Image result for and tango makes threeAll families in this day and age are very unique and come in all shapes, sizes, and combinations. It's important for children to see that there isn't a 'normal standard' for families except that they all love one another. In a school or group setting, we need to make sure all of our students and children feel that they belong, no matter what kind of family they come from. If not, it can lead to bullying,, depression, and a lot of awful things that it makes me tear up reading about. Regardless of my beliefs on some of these issues, I absolutely cannot stand these issues making their way into the hearts of a young child, leaving them feeling like they don't belong.

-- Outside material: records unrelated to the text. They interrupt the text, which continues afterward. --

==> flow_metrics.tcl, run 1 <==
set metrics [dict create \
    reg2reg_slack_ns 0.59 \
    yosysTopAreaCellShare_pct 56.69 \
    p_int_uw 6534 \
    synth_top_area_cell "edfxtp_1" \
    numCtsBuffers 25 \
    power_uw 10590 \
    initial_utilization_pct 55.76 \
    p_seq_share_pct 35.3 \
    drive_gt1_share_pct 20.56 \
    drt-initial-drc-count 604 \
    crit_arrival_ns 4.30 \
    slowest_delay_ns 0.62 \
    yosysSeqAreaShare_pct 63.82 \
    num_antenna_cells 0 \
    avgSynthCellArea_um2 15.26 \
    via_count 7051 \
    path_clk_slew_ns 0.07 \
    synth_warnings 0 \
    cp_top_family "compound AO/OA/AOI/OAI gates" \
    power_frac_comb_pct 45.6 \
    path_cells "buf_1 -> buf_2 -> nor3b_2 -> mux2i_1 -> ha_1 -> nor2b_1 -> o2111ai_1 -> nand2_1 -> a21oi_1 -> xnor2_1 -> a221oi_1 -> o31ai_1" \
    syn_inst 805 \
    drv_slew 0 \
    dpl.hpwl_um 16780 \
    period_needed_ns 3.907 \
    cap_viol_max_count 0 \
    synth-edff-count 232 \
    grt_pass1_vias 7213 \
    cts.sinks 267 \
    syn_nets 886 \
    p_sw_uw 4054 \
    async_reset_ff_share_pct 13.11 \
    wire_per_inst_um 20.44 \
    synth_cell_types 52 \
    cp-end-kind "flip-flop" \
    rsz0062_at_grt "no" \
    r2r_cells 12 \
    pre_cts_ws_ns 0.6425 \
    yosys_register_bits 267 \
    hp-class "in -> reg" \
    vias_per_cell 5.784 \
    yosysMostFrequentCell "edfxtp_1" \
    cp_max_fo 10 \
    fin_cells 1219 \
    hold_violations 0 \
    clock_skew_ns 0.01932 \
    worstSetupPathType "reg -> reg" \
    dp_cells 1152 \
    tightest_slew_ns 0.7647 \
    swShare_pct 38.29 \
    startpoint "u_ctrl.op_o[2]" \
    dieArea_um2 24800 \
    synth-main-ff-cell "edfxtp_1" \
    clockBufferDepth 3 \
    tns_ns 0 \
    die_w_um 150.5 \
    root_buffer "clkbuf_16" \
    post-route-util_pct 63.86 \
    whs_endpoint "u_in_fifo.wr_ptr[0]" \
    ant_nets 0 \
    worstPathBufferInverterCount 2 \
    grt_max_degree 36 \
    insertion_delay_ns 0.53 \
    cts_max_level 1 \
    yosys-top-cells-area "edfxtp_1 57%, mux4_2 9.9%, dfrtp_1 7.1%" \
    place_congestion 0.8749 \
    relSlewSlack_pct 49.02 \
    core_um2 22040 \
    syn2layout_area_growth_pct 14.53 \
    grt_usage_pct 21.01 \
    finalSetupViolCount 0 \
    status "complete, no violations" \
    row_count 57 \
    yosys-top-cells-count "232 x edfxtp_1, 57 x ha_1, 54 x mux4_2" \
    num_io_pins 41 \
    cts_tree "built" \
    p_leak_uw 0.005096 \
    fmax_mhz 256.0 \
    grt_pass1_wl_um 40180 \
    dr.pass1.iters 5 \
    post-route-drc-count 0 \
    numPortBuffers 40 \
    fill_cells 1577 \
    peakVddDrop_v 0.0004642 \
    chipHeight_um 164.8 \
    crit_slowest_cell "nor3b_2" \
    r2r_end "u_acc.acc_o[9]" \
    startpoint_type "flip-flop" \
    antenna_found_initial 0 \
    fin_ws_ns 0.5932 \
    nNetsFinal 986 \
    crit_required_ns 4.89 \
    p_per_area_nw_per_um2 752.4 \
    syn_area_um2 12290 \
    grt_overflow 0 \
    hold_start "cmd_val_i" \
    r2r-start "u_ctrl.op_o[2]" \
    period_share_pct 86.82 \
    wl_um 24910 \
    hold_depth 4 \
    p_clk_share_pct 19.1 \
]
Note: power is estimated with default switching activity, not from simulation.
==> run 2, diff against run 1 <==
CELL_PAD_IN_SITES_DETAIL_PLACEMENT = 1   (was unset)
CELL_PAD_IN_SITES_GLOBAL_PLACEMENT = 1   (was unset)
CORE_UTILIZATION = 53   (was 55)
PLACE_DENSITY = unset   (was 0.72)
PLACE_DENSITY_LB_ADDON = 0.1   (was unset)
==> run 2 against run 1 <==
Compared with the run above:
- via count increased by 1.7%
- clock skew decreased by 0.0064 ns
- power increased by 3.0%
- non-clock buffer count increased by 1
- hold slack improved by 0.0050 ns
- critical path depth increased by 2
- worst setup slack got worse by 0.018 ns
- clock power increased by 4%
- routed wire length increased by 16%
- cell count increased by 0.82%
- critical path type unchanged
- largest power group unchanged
===== config.mk =====
export PLATFORM = sky130hd
export DESIGN_NAME = hps_ext
export DESIGN_NICKNAME = d
export VERILOG_FILES = /design/src/groovy_pkg.sv /design/src/hps_cmd_decode.sv /design/src/hps_cmd_execute.sv /design/src/hps_ext.sv /design/src/hps_status_readback.sv
export SDC_FILE = /design/constraint.sdc
export NUM_CORES = 1
export LEC_CHECK = 0
export ABC_AREA = 1
export BUFFER_PORTS_ARGS = -buffer_cell sky130_fd_sc_hd__buf_2
export CORE_MARGIN = 3
export CORE_UTILIZATION = 53
export DETAILED_ROUTE_END_ITERATION = 16
export GPL_TIMING_DRIVEN = 0
export PLACE_DENSITY_LB_ADDON = 0.1
export SLEW_MARGIN = 5
export SYNTH_ARGS = -nofsm -noshare
export SYNTH_HDL_FRONTEND = slang
export SYNTH_SLANG_ARGS = --single-unit
export TNS_END_PERCENT = 100

===== constraint.sdc =====
create_clock -name clk_sys -period 9.9 [get_ports clk_sys]
set_input_delay 1.485 -clock clk_sys [delete_from_list [all_inputs] [get_ports clk_sys]]
set_output_delay 1.485 -clock clk_sys [all_outputs]
set_load 0.01 [all_outputs]
`src/rtl/iommu_pkg.sv`:
```
// ====================
// IOMMU cause codes and walker states
// ====================
package iommu_pkg;

    // Fault cause code as reported to the IOMMU
    typedef logic [11:0] cause_t;

    // Page faults follow the privileged spec exception codes
    localparam cause_t LOAD_PAGE_FAULT    = cause_t'(13);
    localparam cause_t STORE_PAGE_FAULT   = cause_t'(15);

    // Bus error while fetching a PTE
    localparam cause_t PT_DATA_CORRUPTION = cause_t'(274);

    // Page table walker FSM
    typedef enum logic [1:0] {
        IDLE,
        MEM_ACCESS,
        PROC_PTE,
        ERROR
    } ptw_state_e;

endpackage

```
`src/rtl/sv39_pkg.sv`:
```
// ====================
// Sv39 address and PTE format definitions
// ====================
package sv39_pkg;

    // Virtual I/O address, 3 x 9 bit VPN plus 12 bit offset
    typedef logic [38:0] iova_t;

    // Physical address of a PTE in memory
    typedef logic [55:0] paddr_t;

    // Physical page number held in a PTE or in iosatp
    typedef logic [43:0] ppn_t;

    // Full virtual page number {VPN[2], VPN[1], VPN[0]}
    typedef logic [26:0] vpn_t;

    // Raw page table entry as read from memory
    typedef logic [63:0] pte_t;

    // PTE flag bit positions
    localparam int unsigned PTE_V = 0;
    localparam int unsigned PTE_R = 1;
    localparam int unsigned PTE_W = 2;
    localparam int unsigned PTE_X = 3;
    localparam int unsigned PTE_U = 4;
    localparam int unsigned PTE_G = 5;
    localparam int unsigned PTE_A = 6;
    localparam int unsigned PTE_D = 7;

    // PPN occupies [53:10], reserved field [63:54]
    localparam int unsigned PTE_PPN_LSB  = 10;
    localparam int unsigned PTE_RSVD_LSB = 54;

    // Walk level, LVL1 is the root table
    typedef enum logic [1:0] {
        LVL1,
        LVL2,
        LVL3
    } page_lvl_e;

endpackage

```
`src/rtl/iotlb_update_gen.sv`:
```
// ====================
// IOTLB update fields and global tracking
// ====================
`timescale 1ns/1ps

module iotlb_update_gen
    import sv39_pkg::*;
#(
    parameter int unsigned PscidWidth = 20
) (
    input  logic                  clk_i,
    input  logic                  rst_ni,
    input  logic                  capture_i,
    input  logic                  update_i,
    input  logic                  pte_valid_i,
    input  logic                  global_i,
    input  page_lvl_e             lvl_i,
    input  iova_t                 req_iova_i,
    input  logic [PscidWidth-1:0] pscid_i,
    input  pte_t                  pte_i,
    output vpn_t                  up_vpn_o,
    output logic [PscidWidth-1:0] up_pscid_o,
    output logic                  up_is_1g_o,
    output logic                  up_is_2m_o,
    output pte_t                  up_content_o
);

    vpn_t                  vpn_q;
    logic [PscidWidth-1:0] pscid_q;
    logic                  global_q;

    // Tags are taken at walk start
    always_ff @(posedge clk_i) begin
        if (capture_i) begin
            vpn_q   <= req_iova_i[38:12];
            pscid_q <= pscid_i;
        end
    end

    // Sticky G from any PTE seen on this walk
    always_ff @(posedge clk_i or negedge rst_ni) begin
        if (!rst_ni) begin
            global_q <= 1'b0;
        end else if (capture_i) begin
            global_q <= 1'b0;
        end else if (pte_valid_i && global_i) begin
            global_q <= 1'b1;
        end
    end

    // Fields are zero outside the update pulse
    always_comb begin
        up_vpn_o     = update_i ? vpn_q : '0;
        up_pscid_o   = update_i ? pscid_q : '0;
        up_is_1g_o   = update_i && (lvl_i == LVL1);
        up_is_2m_o   = update_i && (lvl_i == LVL2);
        up_content_o = update_i ? pte_i : '0;
        // Inherit G from upper levels
        up_content_o[PTE_G] = update_i && (pte_i[PTE_G] || global_q);
    end

endmodule

```
`src/rtl/pte_checker.sv`:
```
// ====================
// Sv39 PTE legality checks
// ====================
`timescale 1ns/1ps

module pte_checker
    import sv39_pkg::*;
(
    input  pte_t      pte_i,
    input  page_lvl_e lvl_i,
    input  logic      is_store_i,
    output logic      is_leaf_o,
    output logic      fault_o,
    output logic      global_o
);

    ppn_t ppn;
    logic invalid;
    logic rsvd_set;
    logic misaligned;
    logic leaf_perm_bad;
    logic ptr_bits_bad;
    logic ptr_at_last;

    assign ppn = pte_i[PTE_RSVD_LSB-1:PTE_PPN_LSB];

    // Any of R or X marks a leaf
    assign is_leaf_o = pte_i[PTE_R] || pte_i[PTE_X];
    assign global_o  = pte_i[PTE_G];

    // Not valid, or write-only encoding
    assign invalid  = !pte_i[PTE_V] || (!pte_i[PTE_R] && pte_i[PTE_W]);

    // Bits [63:54] must be zero
    assign rsvd_set = |pte_i[$bits(pte_t)-1:PTE_RSVD_LSB];

    // Superpage PPN must be aligned to the page size
    assign misaligned = ((lvl_i == LVL1) && (|ppn[17:0])) ||
                        ((lvl_i == LVL2) && (|ppn[8:0]));

    // Leaf needs A and R, stores need D too
    assign leaf_perm_bad = !pte_i[PTE_A] || !pte_i[PTE_R] ||
                           (is_store_i && !pte_i[PTE_D]);

    // D, A, U are reserved on pointer PTEs
    assign ptr_bits_bad = pte_i[PTE_A] || pte_i[PTE_D] || pte_i[PTE_U];

    // No table below level 3
    assign ptr_at_last  = (lvl_i == LVL3);

    always_comb begin
        fault_o = invalid || rsvd_set;
        if (is_leaf_o) begin
            fault_o = fault_o || misaligned || leaf_perm_bad;
        end else begin
            fault_o = fault_o || ptr_bits_bad || ptr_at_last;
        end
    end

endmodule

```
`src/rtl/ptw_addr_gen.sv`:
```
// ====================
// PTE pointer register and next-level address
// ====================
`timescale 1ns/1ps

module ptw_addr_gen
    import sv39_pkg::*;
(
    input  logic      clk_i,
    input  logic      rst_ni,
    input  logic      load_root_i,
    input  logic      load_next_i,
    input  page_lvl_e lvl_i,
    input  ppn_t      iosatp_ppn_i,
    input  iova_t     req_iova_i,
    input  pte_t      pte_i,
    output paddr_t    pptr_o
);

    iova_t      iova_q;
    paddr_t     pptr_q;
    paddr_t     root_pptr;
    paddr_t     next_pptr;
    ppn_t       pte_ppn;
    logic [8:0] vpn_seg;

    assign pte_ppn = pte_i[PTE_RSVD_LSB-1:PTE_PPN_LSB];

    // Root table is indexed by VPN[2] of the incoming request
    assign root_pptr = {iosatp_ppn_i, req_iova_i[38:30], 3'b000};

    // Index for the table one below the current level
    always_comb begin
        case (lvl_i)
            LVL1:    vpn_seg = iova_q[29:21];
            default: vpn_seg = iova_q[20:12];
        endcase
    end

    // 8 byte PTEs, so the index is shifted by three
    assign next_pptr = {pte_ppn, vpn_seg, 3'b000};

    // IOVA is kept for the lower-level indices
    always_ff @(posedge clk_i) begin
        if (load_root_i) begin
            iova_q <= req_iova_i;
        end
    end

    always_ff @(posedge clk_i or negedge rst_ni) begin
        if (!rst_ni) begin
            pptr_q <= '0;
        end else if (load_root_i) begin
            pptr_q <= root_pptr;
        end else if (load_next_i) begin
            pptr_q <= next_pptr;
        end
    end

    assign pptr_o = pptr_q;

endmodule

```
`src/rtl/ptw_walk_ctrl.sv`:
```
// ====================
// Walk FSM, level tracking and fault sequencing
// ====================
`timescale 1ns/1ps

module ptw_walk_ctrl
    import sv39_pkg::*;
    import iommu_pkg::*;
(
    input  logic      clk_i,
    input  logic      rst_ni,
    input  logic      init_ptw_i,
    input  logic      is_store_i,
    input  logic      mem_req_ready_i,
    input  logic      mem_rsp_valid_i,
    input  logic      mem_rsp_err_i,
    input  logic      is_leaf_i,
    input  logic      pte_fault_i,
    output logic      mem_req_valid_o,
    output logic      mem_rsp_ready_o,
    output page_lvl_e lvl_o,
    output logic      load_root_o,
    output logic      load_next_o,
    output logic      capture_o,
    output logic      update_o,
    output logic      ptw_error_o,
    output cause_t    cause_code_o,
    output logic      ptw_active_o
);

    ptw_state_e state_q, state_n;
    page_lvl_e  lvl_q, lvl_n;
    cause_t     cause_q, cause_n;
    logic       trig_q;

    logic start;
    logic rsp_fire;
    logic pte_ok;

    // Only a rising edge on the trigger starts a walk
    assign start    = (state_q == IDLE) && init_ptw_i && !trig_q;

    // Response is consumed as soon as it shows up in PROC_PTE
    assign rsp_fire = (state_q == PROC_PTE) && mem_rsp_valid_i;

    // Good data and the checker found nothing wrong
    assign pte_ok   = rsp_fire && !mem_rsp_err_i && !pte_fault_i;

    // Memory port handshake
    assign mem_req_valid_o = (state_q == MEM_ACCESS);
    assign mem_rsp_ready_o = rsp_fire;

    // Start of walk strobes
    assign load_root_o = start;
    assign capture_o   = start;

    // Leaf ends the walk, a pointer PTE descends
    assign update_o    = pte_ok && is_leaf_i;
    assign load_next_o = pte_ok && !is_leaf_i;

    // Error is reported from the one-cycle ERROR state
    assign ptw_error_o  = (state_q == ERROR);
    assign cause_code_o = (state_q == ERROR) ? cause_q : '0;

    assign ptw_active_o = (state_q != IDLE);
    assign lvl_o        = lvl_q;

    always_comb begin
        state_n = state_q;
        lvl_n   = lvl_q;
        cause_n = cause_q;

        case (state_q)
            IDLE: begin
                if (start) begin
                    state_n = MEM_ACCESS;
                    lvl_n   = LVL1;
                end
            end
            // Hold the request until the memory takes it
            MEM_ACCESS: begin
                if (mem_req_ready_i) begin
                    state_n = PROC_PTE;
                end
            end
            PROC_PTE: begin
                if (rsp_fire) begin
                    if (mem_rsp_err_i) begin
                        // Bus error wins over any PTE check
                        state_n = ERROR;
                        cause_n = PT_DATA_CORRUPTION;
                    end else if (pte_fault_i) begin
                        state_n = ERROR;
                        cause_n = is_store_i ? STORE_PAGE_FAULT : LOAD_PAGE_FAULT;
                    end else if (is_leaf_i) begin
                        state_n = IDLE;
                    end else begin
                        state_n = MEM_ACCESS;
                        // LVL3 pointer is a checker fault, never reaches here
                        lvl_n   = (lvl_q == LVL1) ? LVL2 : LVL3;
                    end
                end
            end
            ERROR: begin
                state_n = IDLE;
            end
            default: begin
                state_n = IDLE;
            end
        endcase
    end

    always_ff @(posedge clk_i or negedge rst_ni) begin
        if (!rst_ni) begin
            state_q <= IDLE;
            lvl_q   <= LVL1;
            cause_q <= '0;
            trig_q  <= 1'b0;
        end else begin
            state_q <= state_n;
            lvl_q   <= lvl_n;
            cause_q <= cause_n;
            trig_q  <= init_ptw_i;
        end
    end

endmodule

```
`src/rtl/sv39_ptw.sv`:
```
// ====================
// Sv39 IOMMU page table walker top level
// ====================
`timescale 1ns/1ps

module sv39_ptw
    import sv39_pkg::*;
    import iommu_pkg::*;
#(
    parameter int unsigned PscidWidth = 20
) (
    input  logic                  clk_i,
    input  logic                  rst_ni,
    // Walk request
    input  logic                  init_ptw_i,
    input  logic                  is_store_i,
    input  iova_t                 req_iova_i,
    input  logic [PscidWidth-1:0] pscid_i,
    input  ppn_t                  iosatp_ppn_i,
    // Memory read port
    output logic                  mem_req_valid_o,
    input  logic                  mem_req_ready_i,
    output paddr_t                mem_req_addr_o,
    input  logic                  mem_rsp_valid_i,
    output logic                  mem_rsp_ready_o,
    input  pte_t                  mem_rsp_data_i,
    input  logic                  mem_rsp_err_i,
    // IOTLB update
    output logic                  update_o,
    output vpn_t                  up_vpn_o,
    output logic [PscidWidth-1:0] up_pscid_o,
    output logic                  up_is_1g_o,
    output logic                  up_is_2m_o,
    output pte_t                  up_content_o,
    // Fault report and status
    output logic                  ptw_error_o,
    output cause_t                cause_code_o,
    output logic                  ptw_active_o
);

    page_lvl_e lvl;
    logic      load_root;
    logic      load_next;
    logic      capture;
    logic      is_leaf;
    logic      pte_fault;
    logic      pte_global;

    ptw_walk_ctrl u_walk_ctrl (
        .clk_i          (clk_i),
        .rst_ni         (rst_ni),
        .init_ptw_i     (init_ptw_i),
        .is_store_i     (is_store_i),
        .mem_req_ready_i(mem_req_ready_i),
        .mem_rsp_valid_i(mem_rsp_valid_i),
        .mem_rsp_err_i  (mem_rsp_err_i),
        .is_leaf_i      (is_leaf),
        .pte_fault_i    (pte_fault),
        .mem_req_valid_o(mem_req_valid_o),
        .mem_rsp_ready_o(mem_rsp_ready_o),
        .lvl_o          (lvl),
        .load_root_o    (load_root),
        .load_next_o    (load_next),
        .capture_o      (capture),
        .update_o       (update_o),
        .ptw_error_o    (ptw_error_o),
        .cause_code_o   (cause_code_o),
        .ptw_active_o   (ptw_active_o)
    );

    // Checks run on the raw response word
    pte_checker u_pte_checker (
        .pte_i     (mem_rsp_data_i),
        .lvl_i     (lvl),
        .is_store_i(is_store_i),
        .is_leaf_o (is_leaf),
        .fault_o   (pte_fault),
        .global_o  (pte_global)
    );

    ptw_addr_gen u_addr_gen (
        .clk_i       (clk_i),
        .rst_ni      (rst_ni),
        .load_root_i (load_root),
        .load_next_i (load_next),
        .lvl_i       (lvl),
        .iosatp_ppn_i(iosatp_ppn_i),
        .req_iova_i  (req_iova_i),
        .pte_i       (mem_rsp_data_i),
        .pptr_o      (mem_req_addr_o)
    );

    // Response ready marks an accepted PTE
    iotlb_update_gen #(
        .PscidWidth(PscidWidth)
    ) u_update_gen (
        .clk_i       (clk_i),
        .rst_ni      (rst_ni),
        .capture_i   (capture),
        .update_i    (update_o),
        .pte_valid_i (mem_rsp_ready_o),
        .global_i    (pte_global),
        .lvl_i       (lvl),
        .req_iova_i  (req_iova_i),
        .pscid_i     (pscid_i),
        .pte_i       (mem_rsp_data_i),
        .up_vpn_o    (up_vpn_o),
        .up_pscid_o  (up_pscid_o),
        .up_is_1g_o  (up_is_1g_o),
        .up_is_2m_o  (up_is_2m_o),
        .up_content_o(up_content_o)
    );

endmodule

```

Unfortunately, a lot of books that instill love and respect for 'non traditional' families cause some controversy and I can understand that because of the way I was raised growing up.  And Tango Makes Three has been the number one banned book for several years because it not only shows a 'non traditional' family, but they're animals. Parents can have a big problem with that. However, when I read this book, after the first few pages the focus shifted from Roy and Silo as a couple, to the problem of infertility, which is a very common problem that any couple could face and relate to. Baby penguin Tango needed a family since her biological parents were unable to care for more than one baby at a time. It's ultimately a story about adoption.

I would pair this book with The Family Book, by Todd Parr. This book brings up very diverse families, including same-sex families. While it's gotten some heat from parents and it's been banned in a few places for that reason, it's caused less of a fuss than And Tango Makes Three. That may be because the same-sex couple section only takes up two pages that can easily be skipped by parents who don't want their child seeing it. It delivers the same message that every family is special and all families love one another. I read The Family Book for a story time one time and I was hesitant at first because I was concerned about upsetting people. However, there were a few tenants that I always stand by at my story times, which is what ultimately got me to read it: 1) Everyone is welcome at my story times. 2) I knew for a fact I had some children who attend my story times who have two moms or two dads and I want them to feel included and valued. 3) I work at a public library for pete's sake. I can always stand by intellectual freedom. 4) If anyone really did get mad, I knew my boss would support me and they're free to leave. After that story time, only one family did leave, but they left quietly and I haven't seem them since.

Teacher's should consider books such as And Tango Makes Three and The Family Book because it's important to have these discussions with children about our families and what makes them great.